Antes mesmo que eu chegasse a cozinha, minha cadela Nana pulou em cima de mim. Latindo alto e apoiando suas patas sujas na calça do meu pijama, azul-claro. Pedindo desesperadamente sua comida.   

— Calma, garota — acariciei seus pelos curtos e avermelhados.

Nana é um Mastiff inglês de porte grande e babona. Ela veio marcando o piso inteiro de madeira com suas patas imensas e molhadas. Prevendo seu alvoroço, servi de uma vez sua comida, colocando uma porção boa em sua tigela, perto da pia.  

A porta da frente tinha uma escapatória, por onde ela se espremia durante a noite, pois isso as patas sujas de lama.

Apesar da sujeira no piso ela estava fazendo a coisa certa. Era melhor suas patas sujas do que outras coisas em casa. Mesmo chovendo, Nana segue obedientemente a ordem de dar uma pequena volta pelo jardim todas as manhãs. O lugar certo, para certas necessidades.

Enquanto o meu café amanhecido era fervido eu dedilhei algumas notas sobre o piano de cauda no meio da minha sala. Relembrando os ensinamentos do meu pai, Charles Green. Ele falava com sua voz calma as melhoras notas para se tocar. E desde de muito pequeno eu sentava-me ao lado dele e observava sua melodia encher a casa enquanto seus dedos hábeis iam dedilhando as teclas com delicadeza. Lembro-me muito bem de todas as manhãs de domingo, quando meus irmãos e eu acordamos sempre com o cheiro delicioso de bolo e biscoitos. Que nossa mãe preparava todas as manhãs de domingo.

Alegria e mais alegria era celebrado lá dentro, fazendo com que tivesse certeza de que deveria prosseguir com a música. Uma carreira não tão fácil, porém, proporcionando uma alegria esplendorosa diariamente. Para mim era um prazer entrar eu meu próprio mundo e me alegrar com as melodias de Debussy ou Bach.   

A vida simples na cidade conservadora de Jackson, no estado de Ohio, Columbus — não deixou que os meus sonhos fossem extintos. Fui para a Juilliard School, em Nova York. Mas voltei para a pequena cidade escondida e extremamente calma, onde minha família sempre morou. Agora eu dava aulas de música em uma escola particular que criei na cidade. Grande parte dos meus alunos são crianças pequenas, entre 5 e 9 anos. Fazendo muitas das vezes as vontades de seus pais.   

Minha irmã aprendeu a tocar violino dessa maneira, entretanto, depois de um tempo ela acabou se divertindo e acabamos fazendo até mesmo algumas apresentações na Forest Hill High School, quando éramos mais novos. Sua carreira agora havia mudado desde que ela se mudou para Califórnia. Olívia optou seguir a carreira do cinema, sendo a melhor roteirista do universo. Isso eu dizia com orgulho. Meu irmão mais velho, George, nunca admirou história de arte, escolheu cursar direito. Hoje em dia ele mora em Indiana, com sua esposa e filho. Os vejo frequentemente devido à pouca distância. Já Olívia eu encontrava nas festas de natal e comemorações mais intensas.   

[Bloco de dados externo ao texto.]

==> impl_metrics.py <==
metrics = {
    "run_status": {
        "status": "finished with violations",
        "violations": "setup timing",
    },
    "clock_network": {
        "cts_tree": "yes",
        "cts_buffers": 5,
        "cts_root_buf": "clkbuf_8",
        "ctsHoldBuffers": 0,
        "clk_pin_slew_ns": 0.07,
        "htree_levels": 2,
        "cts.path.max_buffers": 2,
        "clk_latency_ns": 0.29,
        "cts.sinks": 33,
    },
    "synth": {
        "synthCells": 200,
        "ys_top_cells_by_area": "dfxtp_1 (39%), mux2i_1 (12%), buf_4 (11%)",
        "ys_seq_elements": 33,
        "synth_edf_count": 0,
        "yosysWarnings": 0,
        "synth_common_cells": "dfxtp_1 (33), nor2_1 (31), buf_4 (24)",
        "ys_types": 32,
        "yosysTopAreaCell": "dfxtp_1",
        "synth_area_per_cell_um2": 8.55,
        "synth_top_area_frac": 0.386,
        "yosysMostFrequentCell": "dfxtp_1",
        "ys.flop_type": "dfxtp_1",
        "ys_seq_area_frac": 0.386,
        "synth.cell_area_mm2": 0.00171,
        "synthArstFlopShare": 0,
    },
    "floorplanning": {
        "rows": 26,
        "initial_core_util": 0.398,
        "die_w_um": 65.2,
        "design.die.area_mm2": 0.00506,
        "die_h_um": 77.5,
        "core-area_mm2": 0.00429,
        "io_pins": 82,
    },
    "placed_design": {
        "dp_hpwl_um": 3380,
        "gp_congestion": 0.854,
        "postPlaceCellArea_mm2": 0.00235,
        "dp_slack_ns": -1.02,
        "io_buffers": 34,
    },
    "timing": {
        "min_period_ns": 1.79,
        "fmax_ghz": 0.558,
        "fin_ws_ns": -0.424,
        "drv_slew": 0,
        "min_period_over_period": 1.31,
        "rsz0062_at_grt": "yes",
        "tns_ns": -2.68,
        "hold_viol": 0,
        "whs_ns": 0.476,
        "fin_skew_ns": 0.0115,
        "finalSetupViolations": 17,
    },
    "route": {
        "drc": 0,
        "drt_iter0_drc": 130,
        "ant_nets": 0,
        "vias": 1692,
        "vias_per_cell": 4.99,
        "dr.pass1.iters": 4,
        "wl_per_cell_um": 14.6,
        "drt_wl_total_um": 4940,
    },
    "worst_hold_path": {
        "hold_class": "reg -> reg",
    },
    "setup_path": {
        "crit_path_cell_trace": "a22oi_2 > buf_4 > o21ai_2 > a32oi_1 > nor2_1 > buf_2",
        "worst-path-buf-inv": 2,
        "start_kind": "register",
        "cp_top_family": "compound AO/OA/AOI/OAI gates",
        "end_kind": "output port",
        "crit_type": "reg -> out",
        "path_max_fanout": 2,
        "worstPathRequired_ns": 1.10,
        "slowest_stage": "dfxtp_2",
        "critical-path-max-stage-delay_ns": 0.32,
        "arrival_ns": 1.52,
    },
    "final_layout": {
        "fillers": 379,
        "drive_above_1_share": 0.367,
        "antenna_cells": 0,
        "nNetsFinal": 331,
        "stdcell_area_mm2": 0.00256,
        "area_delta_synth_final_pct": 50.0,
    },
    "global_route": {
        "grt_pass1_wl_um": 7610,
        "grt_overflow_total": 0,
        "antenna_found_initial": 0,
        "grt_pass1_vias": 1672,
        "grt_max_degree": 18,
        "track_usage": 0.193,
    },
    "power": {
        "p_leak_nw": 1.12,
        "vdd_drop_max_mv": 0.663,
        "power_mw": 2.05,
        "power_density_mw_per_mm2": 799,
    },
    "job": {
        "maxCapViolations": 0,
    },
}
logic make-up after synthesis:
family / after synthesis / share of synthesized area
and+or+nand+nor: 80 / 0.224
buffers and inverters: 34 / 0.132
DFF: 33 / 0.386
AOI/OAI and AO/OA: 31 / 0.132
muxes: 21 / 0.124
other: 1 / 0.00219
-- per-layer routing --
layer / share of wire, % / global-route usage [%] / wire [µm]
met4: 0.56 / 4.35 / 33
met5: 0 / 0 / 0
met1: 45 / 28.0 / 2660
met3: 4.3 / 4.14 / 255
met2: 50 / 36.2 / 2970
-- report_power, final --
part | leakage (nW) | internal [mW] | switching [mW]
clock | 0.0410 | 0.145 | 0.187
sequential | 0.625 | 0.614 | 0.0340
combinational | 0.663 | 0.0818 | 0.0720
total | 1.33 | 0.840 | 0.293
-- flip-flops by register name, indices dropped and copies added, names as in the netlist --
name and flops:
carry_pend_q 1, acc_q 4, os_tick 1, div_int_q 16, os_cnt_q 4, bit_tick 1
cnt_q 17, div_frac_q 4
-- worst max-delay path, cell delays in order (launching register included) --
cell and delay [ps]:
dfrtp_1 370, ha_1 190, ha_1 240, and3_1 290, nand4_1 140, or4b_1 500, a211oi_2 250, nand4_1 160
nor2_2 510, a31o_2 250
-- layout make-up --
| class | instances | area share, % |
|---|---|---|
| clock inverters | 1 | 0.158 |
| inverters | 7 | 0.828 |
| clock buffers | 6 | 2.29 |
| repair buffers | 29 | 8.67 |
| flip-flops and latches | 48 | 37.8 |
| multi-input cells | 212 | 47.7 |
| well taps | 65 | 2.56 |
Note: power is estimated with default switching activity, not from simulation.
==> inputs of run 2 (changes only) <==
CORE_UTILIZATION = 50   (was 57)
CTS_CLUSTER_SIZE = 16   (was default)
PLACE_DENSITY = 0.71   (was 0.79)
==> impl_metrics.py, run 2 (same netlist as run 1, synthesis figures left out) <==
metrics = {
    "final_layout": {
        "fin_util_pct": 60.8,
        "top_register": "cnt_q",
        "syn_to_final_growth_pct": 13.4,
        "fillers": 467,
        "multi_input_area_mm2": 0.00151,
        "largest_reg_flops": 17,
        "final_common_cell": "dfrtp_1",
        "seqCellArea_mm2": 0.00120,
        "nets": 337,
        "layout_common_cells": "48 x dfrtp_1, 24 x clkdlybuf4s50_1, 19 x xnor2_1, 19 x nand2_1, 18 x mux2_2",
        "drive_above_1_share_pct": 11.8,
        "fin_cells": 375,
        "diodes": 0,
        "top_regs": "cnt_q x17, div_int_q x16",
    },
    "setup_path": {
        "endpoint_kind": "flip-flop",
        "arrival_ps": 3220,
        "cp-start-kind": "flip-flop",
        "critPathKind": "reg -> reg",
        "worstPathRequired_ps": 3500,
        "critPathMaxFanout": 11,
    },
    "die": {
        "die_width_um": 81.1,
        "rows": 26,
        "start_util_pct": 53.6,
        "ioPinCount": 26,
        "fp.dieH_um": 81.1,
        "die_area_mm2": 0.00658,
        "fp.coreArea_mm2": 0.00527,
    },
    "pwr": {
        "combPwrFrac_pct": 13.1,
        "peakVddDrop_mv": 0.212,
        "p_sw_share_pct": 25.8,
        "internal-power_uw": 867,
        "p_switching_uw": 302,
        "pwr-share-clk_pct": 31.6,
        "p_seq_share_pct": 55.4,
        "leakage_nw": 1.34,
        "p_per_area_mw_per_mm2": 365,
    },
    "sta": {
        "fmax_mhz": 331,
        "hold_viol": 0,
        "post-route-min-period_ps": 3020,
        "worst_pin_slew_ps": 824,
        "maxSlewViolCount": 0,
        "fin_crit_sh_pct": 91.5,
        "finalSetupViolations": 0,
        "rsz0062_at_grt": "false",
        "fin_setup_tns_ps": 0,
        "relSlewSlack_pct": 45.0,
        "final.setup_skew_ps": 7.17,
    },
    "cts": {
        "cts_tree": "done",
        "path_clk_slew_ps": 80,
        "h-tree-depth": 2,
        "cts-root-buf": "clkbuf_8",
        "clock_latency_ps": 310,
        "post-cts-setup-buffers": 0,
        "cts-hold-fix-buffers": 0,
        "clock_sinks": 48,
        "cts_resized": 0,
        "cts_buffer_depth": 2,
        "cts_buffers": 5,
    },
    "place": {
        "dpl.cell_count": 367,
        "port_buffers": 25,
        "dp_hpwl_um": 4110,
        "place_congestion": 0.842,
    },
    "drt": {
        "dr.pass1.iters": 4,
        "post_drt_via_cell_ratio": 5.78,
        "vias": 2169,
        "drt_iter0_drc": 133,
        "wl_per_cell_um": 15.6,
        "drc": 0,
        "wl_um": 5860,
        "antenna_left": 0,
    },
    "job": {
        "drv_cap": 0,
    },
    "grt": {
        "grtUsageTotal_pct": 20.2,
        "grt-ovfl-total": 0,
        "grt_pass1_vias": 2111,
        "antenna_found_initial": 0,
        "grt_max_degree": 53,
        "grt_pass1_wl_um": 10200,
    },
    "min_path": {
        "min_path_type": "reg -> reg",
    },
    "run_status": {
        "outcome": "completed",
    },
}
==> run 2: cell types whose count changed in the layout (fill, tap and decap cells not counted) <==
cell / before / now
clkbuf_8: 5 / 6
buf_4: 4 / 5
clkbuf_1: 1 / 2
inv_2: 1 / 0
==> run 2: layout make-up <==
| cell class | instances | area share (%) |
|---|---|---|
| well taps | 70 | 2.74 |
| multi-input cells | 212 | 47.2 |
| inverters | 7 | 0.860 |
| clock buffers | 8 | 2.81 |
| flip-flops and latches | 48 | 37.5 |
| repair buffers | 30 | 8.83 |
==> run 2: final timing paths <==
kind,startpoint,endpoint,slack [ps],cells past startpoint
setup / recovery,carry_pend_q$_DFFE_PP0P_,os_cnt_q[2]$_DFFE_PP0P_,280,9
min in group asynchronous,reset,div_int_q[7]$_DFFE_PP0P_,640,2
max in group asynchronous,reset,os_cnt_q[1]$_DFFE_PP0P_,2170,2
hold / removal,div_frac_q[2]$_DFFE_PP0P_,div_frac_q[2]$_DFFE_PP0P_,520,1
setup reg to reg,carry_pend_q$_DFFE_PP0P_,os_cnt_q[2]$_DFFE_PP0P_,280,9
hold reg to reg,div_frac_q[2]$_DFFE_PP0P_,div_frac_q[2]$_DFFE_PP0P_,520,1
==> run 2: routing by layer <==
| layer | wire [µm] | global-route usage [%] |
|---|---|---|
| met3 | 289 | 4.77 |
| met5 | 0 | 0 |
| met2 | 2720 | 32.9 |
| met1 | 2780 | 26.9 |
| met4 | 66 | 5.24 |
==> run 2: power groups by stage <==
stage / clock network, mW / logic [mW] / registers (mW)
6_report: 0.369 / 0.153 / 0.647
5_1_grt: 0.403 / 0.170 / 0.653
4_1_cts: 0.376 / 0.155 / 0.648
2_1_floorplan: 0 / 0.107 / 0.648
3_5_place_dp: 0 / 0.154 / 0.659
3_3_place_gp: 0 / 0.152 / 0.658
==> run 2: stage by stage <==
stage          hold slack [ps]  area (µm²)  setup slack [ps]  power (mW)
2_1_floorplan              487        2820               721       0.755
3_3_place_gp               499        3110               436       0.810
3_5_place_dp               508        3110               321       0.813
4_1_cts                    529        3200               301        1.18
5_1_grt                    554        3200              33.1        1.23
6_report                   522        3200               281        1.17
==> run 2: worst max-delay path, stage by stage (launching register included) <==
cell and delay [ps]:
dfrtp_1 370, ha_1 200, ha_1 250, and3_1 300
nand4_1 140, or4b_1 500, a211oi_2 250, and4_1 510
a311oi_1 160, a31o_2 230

Optar por voltar a morar aqui em Jackson não foi muito fácil. Minha avó por parte de pai estava doente devido algumas complicações causadas por conta de uma simples cirurgia. Meus pais estavam longe em uma viagem de férias e eu me ofereci de bom grato, prevendo ser apenas um breve período. Porém, ela acabou falecendo no começo de maio. Arrasando totalmente a nossa família.  

Uma das vantagens de continuar aqui em Jackson, foi que logo em seguida eu conheci, Thomas. Ele também era professor. Dava aulas de filosofia na escola principal da cidade. Apesar disso, nos conhecemos ao acaso enquanto eu fazia compras no mercado local. Ainda de luto eu procurava um pão integral, meio perdido na sessão de pães por ser novo na cidade, quando esbarrei com ele no corredor. O cabelo cor de mel estava caído sobre os ombros, um pouco mais compridos naquela época. E os olhos verdes acinzentados que me fitaram, se atentaram no meu rosto com curiosidade, enquanto eu lhe pedia desculpas, envergonhado.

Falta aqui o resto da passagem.